* [Instructions to follow] Beginning with the line below that contains "export SYNTH_ARGS = -nofsm -noshare" and ending with the line that contains "fell by 6.4%", copy every line exactly. Copy nothing else.

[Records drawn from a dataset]
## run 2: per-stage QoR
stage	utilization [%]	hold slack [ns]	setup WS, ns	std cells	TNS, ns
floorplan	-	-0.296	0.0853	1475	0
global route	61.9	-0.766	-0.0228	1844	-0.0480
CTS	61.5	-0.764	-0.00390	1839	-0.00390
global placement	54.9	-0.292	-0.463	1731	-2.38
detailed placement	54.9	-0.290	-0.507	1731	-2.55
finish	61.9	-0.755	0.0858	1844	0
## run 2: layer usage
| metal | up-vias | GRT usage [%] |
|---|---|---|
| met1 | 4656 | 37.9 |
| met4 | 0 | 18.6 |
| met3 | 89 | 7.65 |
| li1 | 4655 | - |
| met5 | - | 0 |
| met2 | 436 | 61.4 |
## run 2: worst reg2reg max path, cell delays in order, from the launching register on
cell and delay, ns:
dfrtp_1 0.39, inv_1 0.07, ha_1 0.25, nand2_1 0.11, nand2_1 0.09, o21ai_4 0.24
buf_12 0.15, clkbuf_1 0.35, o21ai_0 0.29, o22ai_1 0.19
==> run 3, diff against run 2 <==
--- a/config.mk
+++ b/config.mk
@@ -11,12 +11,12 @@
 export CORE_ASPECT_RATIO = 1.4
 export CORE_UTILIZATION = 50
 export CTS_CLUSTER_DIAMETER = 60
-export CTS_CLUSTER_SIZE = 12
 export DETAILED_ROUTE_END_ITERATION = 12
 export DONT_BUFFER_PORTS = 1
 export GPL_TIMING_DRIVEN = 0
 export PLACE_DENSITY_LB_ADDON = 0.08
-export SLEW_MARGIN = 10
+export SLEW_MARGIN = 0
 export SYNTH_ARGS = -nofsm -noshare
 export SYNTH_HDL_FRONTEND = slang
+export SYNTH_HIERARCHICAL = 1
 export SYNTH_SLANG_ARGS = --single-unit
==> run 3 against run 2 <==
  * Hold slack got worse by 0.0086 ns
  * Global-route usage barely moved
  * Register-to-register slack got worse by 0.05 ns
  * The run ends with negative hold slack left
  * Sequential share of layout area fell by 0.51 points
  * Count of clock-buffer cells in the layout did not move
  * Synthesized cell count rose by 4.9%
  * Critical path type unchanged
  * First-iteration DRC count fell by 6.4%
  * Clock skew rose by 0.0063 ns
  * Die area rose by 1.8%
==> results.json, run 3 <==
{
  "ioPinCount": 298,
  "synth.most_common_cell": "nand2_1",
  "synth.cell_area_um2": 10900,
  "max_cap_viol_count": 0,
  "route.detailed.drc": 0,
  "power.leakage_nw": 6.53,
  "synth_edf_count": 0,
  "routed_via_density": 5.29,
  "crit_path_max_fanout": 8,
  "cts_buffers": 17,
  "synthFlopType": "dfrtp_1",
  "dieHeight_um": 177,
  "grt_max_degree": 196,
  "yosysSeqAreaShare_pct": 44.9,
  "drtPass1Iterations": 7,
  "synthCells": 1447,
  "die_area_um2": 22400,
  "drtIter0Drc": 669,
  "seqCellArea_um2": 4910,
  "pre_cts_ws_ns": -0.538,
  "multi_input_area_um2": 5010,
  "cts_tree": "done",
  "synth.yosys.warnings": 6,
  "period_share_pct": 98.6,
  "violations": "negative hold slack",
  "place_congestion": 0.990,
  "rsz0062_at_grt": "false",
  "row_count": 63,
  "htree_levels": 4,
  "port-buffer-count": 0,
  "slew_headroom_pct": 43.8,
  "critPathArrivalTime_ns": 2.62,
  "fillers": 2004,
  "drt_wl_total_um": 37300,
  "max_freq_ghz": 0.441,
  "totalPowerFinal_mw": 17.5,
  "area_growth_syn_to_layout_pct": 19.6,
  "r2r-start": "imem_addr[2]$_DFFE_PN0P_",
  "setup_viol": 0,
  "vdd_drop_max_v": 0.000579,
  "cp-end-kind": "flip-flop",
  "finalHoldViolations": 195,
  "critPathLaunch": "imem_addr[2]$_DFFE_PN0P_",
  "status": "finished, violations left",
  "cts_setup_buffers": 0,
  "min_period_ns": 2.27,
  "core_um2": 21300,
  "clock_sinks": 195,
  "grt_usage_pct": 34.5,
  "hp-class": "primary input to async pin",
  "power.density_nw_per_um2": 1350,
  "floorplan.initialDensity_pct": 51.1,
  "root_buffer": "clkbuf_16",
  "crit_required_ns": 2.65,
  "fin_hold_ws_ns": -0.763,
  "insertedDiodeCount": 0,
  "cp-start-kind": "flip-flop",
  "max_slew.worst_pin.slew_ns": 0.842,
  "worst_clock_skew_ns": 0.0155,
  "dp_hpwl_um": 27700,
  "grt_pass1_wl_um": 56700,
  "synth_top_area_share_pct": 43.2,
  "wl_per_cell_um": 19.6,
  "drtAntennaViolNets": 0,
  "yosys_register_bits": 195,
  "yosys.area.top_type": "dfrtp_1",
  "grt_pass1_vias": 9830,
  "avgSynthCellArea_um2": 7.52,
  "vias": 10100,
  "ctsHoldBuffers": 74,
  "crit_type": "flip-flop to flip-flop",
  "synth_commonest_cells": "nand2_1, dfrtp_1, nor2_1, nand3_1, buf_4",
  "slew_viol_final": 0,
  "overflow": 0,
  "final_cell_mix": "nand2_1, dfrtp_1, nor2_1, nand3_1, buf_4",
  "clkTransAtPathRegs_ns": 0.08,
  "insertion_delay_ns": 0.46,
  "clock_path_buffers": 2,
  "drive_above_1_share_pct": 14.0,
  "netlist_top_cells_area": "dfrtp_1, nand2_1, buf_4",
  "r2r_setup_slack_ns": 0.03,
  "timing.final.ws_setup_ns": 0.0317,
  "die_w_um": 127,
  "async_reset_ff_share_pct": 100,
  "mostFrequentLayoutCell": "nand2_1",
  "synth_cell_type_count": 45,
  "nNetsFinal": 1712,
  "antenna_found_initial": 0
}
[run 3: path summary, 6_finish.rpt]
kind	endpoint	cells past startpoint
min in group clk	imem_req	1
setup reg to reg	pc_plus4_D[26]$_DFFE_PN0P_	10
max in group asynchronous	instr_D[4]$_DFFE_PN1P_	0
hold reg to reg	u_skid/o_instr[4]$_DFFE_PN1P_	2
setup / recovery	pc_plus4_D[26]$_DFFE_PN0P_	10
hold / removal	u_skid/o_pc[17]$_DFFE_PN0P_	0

* [Output]
 export SYNTH_ARGS = -nofsm -noshare
 export SYNTH_HDL_FRONTEND = slang
+export SYNTH_HIERARCHICAL = 1
 export SYNTH_SLANG_ARGS = --single-unit
==> run 3 against run 2 <==
  * Hold slack got worse by 0.0086 ns
  * Global-route usage barely moved
  * Register-to-register slack got worse by 0.05 ns
  * The run ends with negative hold slack left
  * Sequential share of layout area fell by 0.51 points
  * Count of clock-buffer cells in the layout did not move
  * Synthesized cell count rose by 4.9%
  * Critical path type unchanged
  * First-iteration DRC count fell by 6.4%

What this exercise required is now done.